The statute allows the Secretary to permit “restricted annual limits” prior to 2014 to ensure that “access to needed services is made available with a minimal impact on premiums.”
An Interim Final Regulation (IFR) on the annual and lifetime limit restrictions and other provisions was published in the Federal Register on June 28, 2010. The IFR provides generally that for plan years beginning before 2014, a group health plan is permitted to have an annual limit on essential benefits, as long as the annual limit is at least: (1) $750,000 for plan years beginning on or after September 23, 2010 but before September 23, 2011; (2) $1.25 million for plan years beginning on or after September 23, 2011 but before September 23, 2012; and (3) $2 million for plan years beginning on or after September 23, 2012 but before January 1, 2014.

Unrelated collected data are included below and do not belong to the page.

$ cat config.mk
export PLATFORM = sky130hd
export DESIGN_NAME = fpf_div
export DESIGN_NICKNAME = d
export VERILOG_FILES = /design/src/hw/rtl/fpf_div.sv
export SDC_FILE = /design/constraint.sdc
export NUM_CORES = 1
export LEC_CHECK = 0
export BUFFER_PORTS_ARGS = -buffer_cell sky130_fd_sc_hd__buf_2
export CORE_MARGIN = 3
export CORE_UTILIZATION = 45
export CTS_BUF_LIST = sky130_fd_sc_hd__clkbuf_8
export CTS_CLUSTER_DIAMETER = 60
export DETAILED_ROUTE_END_ITERATION = 10
export GPL_TIMING_DRIVEN = 0
export PLACE_DENSITY = 0.76
export SLEW_MARGIN = 20
export SYNTH_ARGS = -nofsm -noshare
export SYNTH_HDL_FRONTEND = slang
export SYNTH_SLANG_ARGS = --single-unit
export TNS_END_PERCENT = 50
$ cat constraint.sdc
create_clock -name i_clk -period 2.67 [get_ports i_clk]
set_clock_uncertainty 0.1 [all_clocks]
set_input_delay 0.1335 -clock i_clk [delete_from_list [all_inputs] [get_ports i_clk]]
set_output_delay 0.1335 -clock i_clk [all_outputs]
set_load 0.1 [all_outputs]
$ cat src/hw/rtl/fpf_div.sv
`default_nettype none

// Restoring divider, one quotient bit per cycle
module fpf_div #(
    parameter int NUM_W = 32,
    parameter int DEN_W = 16
) (
    input  wire logic             i_clk,
    input  wire logic             i_rst_n,
    input  wire logic             i_start,
    input  wire logic [NUM_W-1:0] i_num,
    input  wire logic [DEN_W-1:0] i_den,
    output logic                  o_done,
    output logic      [NUM_W-1:0] o_quot
);

    localparam int CNT_W = $clog2(NUM_W);
    localparam logic [CNT_W-1:0] CNT_LAST = CNT_W'(NUM_W - 1);

    logic             r_busy, n_busy;
    logic             r_done, n_done;
    logic [CNT_W-1:0] r_cnt, n_cnt;
    logic [DEN_W-1:0] r_rem, n_rem;
    logic [NUM_W-1:0] r_num, n_num;
    logic [DEN_W-1:0] r_den, n_den;

    logic [DEN_W:0]   trial;
    logic [DEN_W:0]   diff;

    // Bring down the next numerator bit and try one subtraction
    assign trial = {r_rem, r_num[NUM_W-1]};
    assign diff  = trial - {1'b0, r_den};

    always_comb begin
        n_busy = r_busy;
        n_done = 1'b0;
        n_cnt  = r_cnt;
        n_rem  = r_rem;
        n_num  = r_num;
        n_den  = r_den;
        if (i_start) begin
            n_busy = 1'b1;
            n_cnt  = '0;
            n_rem  = '0;
            n_num  = i_num;
            n_den  = i_den;
        end else if (r_busy) begin
            // Quotient bits shift in from the bottom as numerator bits leave
            if (!diff[DEN_W]) begin
                n_rem = diff[DEN_W-1:0];
                n_num = {r_num[NUM_W-2:0], 1'b1};
            end else begin
                n_rem = trial[DEN_W-1:0];
                n_num = {r_num[NUM_W-2:0], 1'b0};
            end
            n_cnt = r_cnt + 1'b1;
            if (r_cnt == CNT_LAST) begin
                n_busy = 1'b0;
                n_done = 1'b1;
            end
        end
    end

    always_ff @(posedge i_clk) begin
        if (!i_rst_n) begin
            r_busy <= 1'b0;
            r_done <= 1'b0;
            r_cnt  <= '0;
        end else begin
            r_busy <= n_busy;
            r_done <= n_done;
            r_cnt  <= n_cnt;
        end
    end

    always_ff @(posedge i_clk) begin
        r_rem <= n_rem;
        r_num <= n_num;
        r_den <= n_den;
    end

    assign o_done = r_done;
    assign o_quot = r_num;

endmodule

`default_nettype wire

# Word level (Yosys, flattened, before mapping)
# Index checks and enable logic that the tools add are counted.
# totals
wordCells	22
ff_bits	71
out_inout_bits	33
# classes
n_bitwise	2
n_reduce_logical	3
muxes	8
n_eq_ne	1
n_addsub	2
# ops
op	n
32-bit two-way mux	2
17-bit by 16-bit subtractor with 17-bit output	1
16-bit two-way mux	1
5-bit by 1-bit adder with 5-bit output (second input constant)	1
5-bit == test (second input constant)	1
1-bit two-way mux	5
3-bit OR reduction	1
1-bit NOT	2
2-bit nonzero test	1
2-bit OR reduction	1

# Depth between registers and ports, before layout
# depth
ltp_word	4
ltp_mapped	11
mapped_depth_nobuf	10

# Worst setup path before layout
# OpenSTA, ideal clock, no wires.
# synth_path
kind	reg-to-reg
startpoint	register r_num[31] (netlist: o_quot[31])
endpoint	register r_num[0] (netlist: o_quot[0]) (data pin)
path_slack_ps	-802
path_buffers	1
arrival_ps	3112
stages_incl_launch_ff	11
cell_sequence	edfxtp_1 > inv_1 > ha_1 > fa_1 > nand2b_1 > a21oi_2 > o21ai_2 > o31ai_4 > xnor2_4 > buf_8 > mux2_2
# synth_via
elab_chain_cells	4
# synth_lines
element	line_no	rtl
start: declaration	24	logic [NUM_W-1:0] r_num, n_num;
start signal: assignment	78	r_num <= n_num;
17-bit by 16-bit subtractor with 17-bit output	32	assign diff = trial - {1'b0, r_den};
1-bit two-way mux	49	if (!diff[DEN_W]) begin
32-bit two-way mux	47	end else if (r_busy) begin
32-bit two-way mux	41	if (i_start) begin
via n_num[0]	24	
# The timed path passes the listed nets, and every way through them passes these cells. The select of a mux whose other input is x is not followed.
# A chain may end at the register's enable or synchronous reset.

# Worst setup path in the final report
# layout_path
startpoint	register r_den[0]
endpoint	register r_rem[14]
# layout_via
elab_chain_cells	2
# layout_lines
element	line_no	rtl
start: declaration	25	logic [DEN_W-1:0] r_den, n_den;
start signal: assignment	79	r_den <= n_den;
17-bit by 16-bit subtractor with 17-bit output	32	
16-bit two-way mux	49	
end signal: assignment	77	r_rem <= n_rem;
end: declaration	23	logic [DEN_W-1:0] r_rem, n_rem;
# Every way passes these cells.

==> metrics.txt <==
Core Box Area=0.007928 mm2; initial DRC count=105; unrepaired setup endpoints after global routing=true; max_cap viols=0; syn nets=382; antenna viol nets, final=0; asr flop ratio synth=0; TritonCTS clock tree=done; CP required=2790 ps; FILL cells=606; Top Usage Layer GRT=met2; Clock power frac=0.274; Comb pwr share=0.356; first-pass GRT wire length=14,550 um; root buf cell=clkbuf_8; Cells after Synth=312; max-slew violation count=0; startpoint class of the critical path=flip-flop; # diodes=0; Overflow after GRT=0; met2 Use GR=0.3100; number of synthesized flops with an enable pin=48; Seq. cell area=0.001902 mm2; critical path, cell by cell=ha_2 -> fa_2 -> nand2b_4 -> a21oi_4 -> o21ai_4 -> o31ai_4 -> xnor2_4 -> buf_12 -> buf_8 -> mux2i_2 -> a211oi_1; Synth Flop Type=edfxtp_1; met1 Usage GRT=0.2344; Placement Rows=32; Tcrit/Tclk final=0.9998; Clock Pin Slew Worst Setup and Hold Paths=80 ps; commonest non-fill, non-tap cells in the layout=83 x buf_2, 49 x dlygate4sd3_1, 48 x edfxtp_1; Critical Path Fanout Max=7; initial core utilization=0.4760; Hold Fails Final Rpt=0; First-pass DRT Iterations=4; leakage power=2.174 nW; register bit total from synthesis=71; routed wire length=8725 um; WP data arrival=2790 ps; via count=2,917; internal power=0.002334 W; clk_lat worst skew=350 ps; port bufs=83; CP delay by family, top=compound AO/OA/AOI/OAI gates; mapped cell area=0.003774 mm2; Hold WC Path Type=in2reg; # setup viols final=0; initial antenna violation count=0; post-route cell area=0.005209 mm2; share of cells above drive strength 1=0.3602; post-synthesis sequential area ratio=0.5040; Max Freq=374.6 MHz; die area=0.009521 mm2; Crit-path slowest cell=edfxtp_1; All-Layer GR Usage=0.1891; Max stage delay on crit path=400 ps; Yosys cell types=52; Relative slew margins=0.4947; peak supply drop=0.4958 mV; status=finished clean; Worst Tran Pin Value=757.9 ps; H-tree depth=3; vias in the first global route=3,096; Setup TNS=0 ps; Avg WL per Cell=15.20 um; DP HPWL=5541 um; Via-to-Cell Ratio=5.082; Net Sw Frac=0.3605; gpl congestion=0.8016; Buf+Inv Stages, Crit Path=2; Synth warnings=0; area occupied by multi-input gates=0.001764 mm2; switching pwr=0.001316 W; sequential share of power=0.371; CTS Sinks=71; Worst setup EP type=flip-flop; global routing usage on met3=0.04379; most common cell after layout, fill and taps aside=buf_2; DR DRC count=0; Inserted Clock Buffers=9; height of the chip=97.58 um; synth-to-layout area growth=38.03%; # nets final=537; Clock Tree Buf Depth=2; largest net degree at the start of global routing=33; Power Dens Cells=700.7 mW/mm2; Tmin final=2669 ps; Crit Path Class=reg2reg; placed cell areas=0.004329 mm2; die width=97.58 um; Post-Syn Area per Cell=12.09 um2; Ports=84
[metrics by stage]
step,setup WS (ps),power (W),hold slack [ps],util,cells
2_1_floorplan,-660.0,0.002286,132.4,-,312
4_1_cts,-68.41,0.003638,141.2,0.6525,571
6_report,0.5329,0.003650,142.2,0.6570,574
3_3_place_gp,-152.7,0.002463,211.4,0.5461,497
5_1_grt,-97.36,0.003815,149.0,0.6570,574
3_5_place_dp,-190.9,0.002483,212.1,0.5461,497
[kinds of logic (layout without fill, tap and decap cells)]
logic type / after synthesis / count (layout) / share of synthesized area
and+or+nand+nor: 66 / 66 / 0.08754
buffers and inverters: 32 / 192 / 0.03945
adders and majority gates: 19 / 19 / 0.06499
DFF: 71 / 71 / 0.5040
xor gates and xnor gates: 18 / 18 / 0.04675
AOI/OAI and AO/OA: 57 / 57 / 0.1154
muxes: 49 / 49 / 0.1419
[worst paths after layout]
| check | from | end | slack (ps) | cells after the start |
|---|---|---|---|---|
| setup reg to reg | r_den[0] | r_rem[14] | 0.5 | 11 |
| setup / recovery | r_den[0] | r_rem[14] | 0.5 | 11 |
| hold / removal | i_start | r_den[7] | 140 | 1 |
| hold reg to reg | r_rem[9] | r_rem[9] | 410 | 2 |
[synthesized netlist by cell type, types with 7 or more instances]
library cell  count  share of area
mux2_2           32          0.095
mux2i_1          16          0.042
o21ai_0           7         0.0093
edfxtp_1         48           0.38
nand2_1          14          0.014
xnor2_1           7          0.016
a211oi_1         13          0.026
a21oi_1          12          0.016
nand2b_1          7          0.012
ha_1             18          0.060
inv_1            18          0.018
clkbuf_1          7         0.0070
nor2_1           24          0.024
dfxtp_1          23           0.12
xor2_1           10          0.023
[metal layers]
metal  up-vias  part of all wire
met5         -                 0
met4         0             0.030
met3        23             0.050
met2        85              0.48
met1      1359              0.44
li1       1450                 -
[what timing repair did]
item,CTS,global route
gates resized for setup,3,4
hold buffers,49,0
setup buffers,8,3
setup endpoints to repair,11,17
endpoints found under the hold margin,49,0
pin swaps,6,7
cloned,1,0
[power by group through the flow]
stage	clock network, W	registers [W]	logic [W]
2_1_floorplan	0	0.00175	0.000536
3_3_place_gp	0	0.00137	0.00109
3_5_place_dp	0	0.00137	0.00111
4_1_cts	0.00102	0.00135	0.00126
5_1_grt	0.00107	0.00137	0.00138
6_report	0.000999	0.00135	0.00130
[cell type report]
class	count	area share
Sequential cell	71	0.3651
Buffer	13	0.01489
Inverter	19	0.01369
Tap cell	102	0.02450
Clock inverter	7	0.02018
Multi-Input combinational cell	209	0.3387
Timing Repair Buffer	144	0.1991
Clock buffer	9	0.02378
[sequential cells by signal, summed over array words and instances, names as in the netlist]
signal and cells:
r_busy 1, r_rem 16, r_den 16, o_done 1, r_cnt 5, o_quot 32
Note: power is estimated with default switching activity, not from simulation.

On September 3, the Department of Health and Human Services (HHS) released guidance on the restricted annual limit waiver program in the form of a 3-page Insurance Standards Bulletin (“Bulletin”). Key questions and answers on the waiver program are provided below.
What plans are eligible to apply for a waiver under the program?
The Bulletin provides that a group health plan or health insurance issuer may apply for a waiver from the otherwise applicable restricted annual limits set forth in the IFR if the plan or insurance coverage was offered prior to September 23, 2010. The background section of the Bulletin (and the preamble to the IFR) notes that so-called “limited benefit” plans or “mini med” plans often have annual limits well below the restricted annual limits in the IFR.
Does the waiver program apply with respect to the PPACA prohibition on lifetime dollar limits on essential benefits?
What is the deadline for submitting a waiver application?
In general, waiver applications must be submitted to HHS not less than 30 days before the beginning of the plan year. For plan years that begin before November 2, 2010, the waiver application must be submitted not less than 10 days before the beginning of the plan year.
How quickly will HHS process applications?
In general, HHS will process complete waiver applications within 30 days of receipt. In the case of plan years that begin before November 2, 2010, HHS will process complete applications no later than 5 days before the beginning of the plan year.
For what time period does a waiver apply?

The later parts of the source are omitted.